Morte Criativa

15:46

 "Imitei todos os estilos na esperança de descobrir a chave do segredo torturante da arte de escrever. Finalmente cheguei a um beco sem saída, a um desespero que poucos homens conheceram, porque não havia divórcio entre o eu escritor e o eu homem: fracassar como escritor significava fracassar como homem. E eu fracassei. Percebi que não era nada - menos que nada. Foi então que realmente comecei a escrever. Lançando tudo ao mar, mesmo aqueles que amava. No momento em que ouvi minha própria voz, fiquei encantado: o fato de ser uma voz isolada, distinta, única, me deu alento. Não me importava se o que escrevia pudesse ser considerado ruim. Bom e ruim saíram do meu vocabulário. Pulei com os dois pés no reino da estética. Minha vida em si se tornou uma obra de arte.
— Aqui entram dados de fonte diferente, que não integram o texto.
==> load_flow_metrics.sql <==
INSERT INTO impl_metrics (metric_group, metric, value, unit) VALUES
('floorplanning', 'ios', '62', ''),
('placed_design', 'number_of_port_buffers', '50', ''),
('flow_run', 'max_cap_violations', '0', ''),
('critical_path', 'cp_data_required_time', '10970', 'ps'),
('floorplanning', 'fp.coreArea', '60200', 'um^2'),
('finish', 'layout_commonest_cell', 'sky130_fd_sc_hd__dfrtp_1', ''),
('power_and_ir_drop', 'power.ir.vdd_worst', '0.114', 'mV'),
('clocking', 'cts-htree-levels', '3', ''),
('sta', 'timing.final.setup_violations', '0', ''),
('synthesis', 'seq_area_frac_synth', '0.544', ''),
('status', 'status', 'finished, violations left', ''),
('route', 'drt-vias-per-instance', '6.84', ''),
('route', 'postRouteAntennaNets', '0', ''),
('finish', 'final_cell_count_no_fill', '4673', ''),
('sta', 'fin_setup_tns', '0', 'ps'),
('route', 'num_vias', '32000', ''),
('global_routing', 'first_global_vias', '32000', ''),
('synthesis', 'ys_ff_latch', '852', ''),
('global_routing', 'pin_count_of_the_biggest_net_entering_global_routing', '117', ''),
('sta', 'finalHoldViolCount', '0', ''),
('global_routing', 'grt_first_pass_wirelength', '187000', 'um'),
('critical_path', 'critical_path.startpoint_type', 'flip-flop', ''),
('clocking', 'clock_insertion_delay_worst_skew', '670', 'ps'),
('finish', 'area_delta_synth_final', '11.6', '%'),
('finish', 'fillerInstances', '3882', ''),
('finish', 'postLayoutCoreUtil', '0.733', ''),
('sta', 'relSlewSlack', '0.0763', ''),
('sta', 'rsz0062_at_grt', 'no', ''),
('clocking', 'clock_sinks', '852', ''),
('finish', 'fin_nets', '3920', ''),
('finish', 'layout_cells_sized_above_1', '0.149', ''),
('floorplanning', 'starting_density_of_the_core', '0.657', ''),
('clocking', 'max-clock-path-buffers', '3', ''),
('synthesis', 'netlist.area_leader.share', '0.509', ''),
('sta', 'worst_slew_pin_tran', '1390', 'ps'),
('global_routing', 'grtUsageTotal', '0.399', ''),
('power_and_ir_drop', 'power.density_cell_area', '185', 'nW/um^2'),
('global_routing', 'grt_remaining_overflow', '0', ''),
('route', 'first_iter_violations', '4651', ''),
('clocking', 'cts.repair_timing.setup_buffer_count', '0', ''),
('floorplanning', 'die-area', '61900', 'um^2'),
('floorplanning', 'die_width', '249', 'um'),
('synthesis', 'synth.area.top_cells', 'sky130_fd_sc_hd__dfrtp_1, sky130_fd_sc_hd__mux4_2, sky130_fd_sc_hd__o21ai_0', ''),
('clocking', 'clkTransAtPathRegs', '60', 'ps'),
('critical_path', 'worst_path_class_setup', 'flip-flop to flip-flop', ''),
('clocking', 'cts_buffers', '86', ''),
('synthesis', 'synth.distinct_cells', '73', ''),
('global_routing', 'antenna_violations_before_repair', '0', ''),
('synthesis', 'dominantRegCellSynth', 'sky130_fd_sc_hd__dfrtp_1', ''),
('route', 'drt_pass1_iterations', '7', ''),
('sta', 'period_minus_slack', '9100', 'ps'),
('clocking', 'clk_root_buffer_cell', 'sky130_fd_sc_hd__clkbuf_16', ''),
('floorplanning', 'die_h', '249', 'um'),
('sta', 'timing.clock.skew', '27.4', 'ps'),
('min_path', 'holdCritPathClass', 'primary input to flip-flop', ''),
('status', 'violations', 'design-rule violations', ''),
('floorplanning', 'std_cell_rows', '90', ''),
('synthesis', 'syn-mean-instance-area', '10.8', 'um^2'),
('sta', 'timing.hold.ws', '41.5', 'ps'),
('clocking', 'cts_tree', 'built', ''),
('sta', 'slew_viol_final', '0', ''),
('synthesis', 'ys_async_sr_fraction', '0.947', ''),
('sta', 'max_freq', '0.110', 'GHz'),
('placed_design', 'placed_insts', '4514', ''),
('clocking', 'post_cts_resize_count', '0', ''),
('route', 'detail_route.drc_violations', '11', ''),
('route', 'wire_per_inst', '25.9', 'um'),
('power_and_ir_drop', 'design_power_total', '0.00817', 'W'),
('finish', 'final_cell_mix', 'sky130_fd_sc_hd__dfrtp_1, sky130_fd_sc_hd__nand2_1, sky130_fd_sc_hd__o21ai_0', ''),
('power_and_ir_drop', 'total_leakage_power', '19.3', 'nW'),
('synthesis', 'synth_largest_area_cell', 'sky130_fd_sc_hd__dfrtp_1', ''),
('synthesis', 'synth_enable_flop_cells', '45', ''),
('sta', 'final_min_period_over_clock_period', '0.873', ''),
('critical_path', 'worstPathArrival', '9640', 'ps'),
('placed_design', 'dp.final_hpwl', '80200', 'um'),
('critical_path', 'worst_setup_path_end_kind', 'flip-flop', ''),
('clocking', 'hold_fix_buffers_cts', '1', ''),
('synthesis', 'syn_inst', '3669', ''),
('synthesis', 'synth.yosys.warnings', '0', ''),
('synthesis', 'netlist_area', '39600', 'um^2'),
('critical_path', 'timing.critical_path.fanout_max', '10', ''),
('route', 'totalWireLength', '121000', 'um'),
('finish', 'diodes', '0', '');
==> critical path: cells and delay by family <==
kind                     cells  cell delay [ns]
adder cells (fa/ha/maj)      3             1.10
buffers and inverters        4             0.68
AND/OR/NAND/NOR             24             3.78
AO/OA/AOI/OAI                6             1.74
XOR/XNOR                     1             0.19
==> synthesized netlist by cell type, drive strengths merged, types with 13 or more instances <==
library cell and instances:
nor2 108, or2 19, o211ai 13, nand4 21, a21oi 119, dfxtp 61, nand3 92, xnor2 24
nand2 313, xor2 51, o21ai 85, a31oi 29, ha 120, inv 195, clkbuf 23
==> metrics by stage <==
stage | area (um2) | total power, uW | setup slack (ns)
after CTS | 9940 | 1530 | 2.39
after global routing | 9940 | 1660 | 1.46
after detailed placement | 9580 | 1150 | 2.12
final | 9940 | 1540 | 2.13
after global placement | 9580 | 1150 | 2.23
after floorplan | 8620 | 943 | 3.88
`src/sv/mrb_pkg.sv`:
```
package mrb_pkg;

  localparam int CFG_W    = 11;
  localparam int WORD_W   = 32;

  localparam logic [1:0] OP_PUSH  = 2'd0;
  localparam logic [1:0] OP_PULL  = 2'd1;
  localparam logic [1:0] OP_EMPTY = 2'd2;

  typedef struct packed {
    logic [1:0]        operation;
    logic [WORD_W-1:0] channel_0_sample;
    logic [WORD_W-1:0] channel_1_sample;
    logic              last_of_group;
  } in_item_t;

  typedef struct packed {
    logic [WORD_W-1:0] channel_0_word_out;
    logic [WORD_W-1:0] channel_1_word_out;
    logic              last_out;
  } out_item_t;

  // one registered word on its way through the offset logic
  typedef struct packed {
    logic       vld;
    logic [1:0] op;
    logic       last;
  } cmd_t;

endpackage

```
`src/sv/mrb_reducer.sv`:
```
// Restoring remainder, one dividend bit per cycle, one lane per offset.
module mrb_reducer import mrb_pkg::*; #(
  parameter int NV = 4,
  parameter int PW = 10,
  parameter int LW = 11
) (
  input  logic                   clk,
  input  logic                   rst_n,
  input  logic                   start,
  input  logic [LW-1:0]          len,
  input  logic [NV-1:0][PW-1:0]  val_in,
  output logic                   done,
  output logic [NV-1:0][PW-1:0]  rem_out
);

  localparam int CW = $clog2(PW + 1);

  logic                run_r, run_nxt;
  logic [CW-1:0]       cnt_r, cnt_nxt;
  logic [NV-1:0][LW-1:0] rem_r, rem_nxt;
  logic [NV-1:0][PW-1:0] src_r, src_nxt;

  assign done = run_r && (cnt_r == CW'(PW));

  always_comb begin
    logic [LW:0] t;
    run_nxt = run_r;
    cnt_nxt = cnt_r;
    rem_nxt = rem_r;
    src_nxt = src_r;
    t       = '0;
    if (start) begin
      run_nxt = 1'b1;
      cnt_nxt = '0;
      rem_nxt = '0;
      src_nxt = val_in;
    end else if (done) begin
      run_nxt = 1'b0;
    end else if (run_r) begin
      cnt_nxt = cnt_r + CW'(1);
      for (int i = 0; i < NV; i++) begin
        t = {rem_r[i], src_r[i][PW-1]};
        if (t >= {1'b0, len}) begin
          rem_nxt[i] = LW'(t - {1'b0, len});
        end else begin
          rem_nxt[i] = LW'(t);
        end
        src_nxt[i] = src_r[i] << 1;
      end
    end
  end

  always_ff @(posedge clk) begin
    if (!rst_n) begin
      run_r <= 1'b0;
      cnt_r <= '0;
    end else begin
      run_r <= run_nxt;
      cnt_r <= cnt_nxt;
    end
    rem_r <= rem_nxt;
    src_r <= src_nxt;
  end

  // remainder stays below len, which never exceeds the depth
  always_comb begin
    for (int i = 0; i < NV; i++) begin
      rem_out[i] = PW'(rem_r[i]);
    end
  end

endmodule

```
Encontrara uma voz, estava de novo inteiro. Meu enorme fracasso fora a recapitulação da experiência da raça: tinha que me entupir de conhecimento, perceber a futilidade de tudo, destruir tudo, me tornar desesperado, a seguir humilde, e depois me apagar inteiramente, como os iniciados do Zen. Tinha que chegar na borda do abismo e então dar um salto no escuro."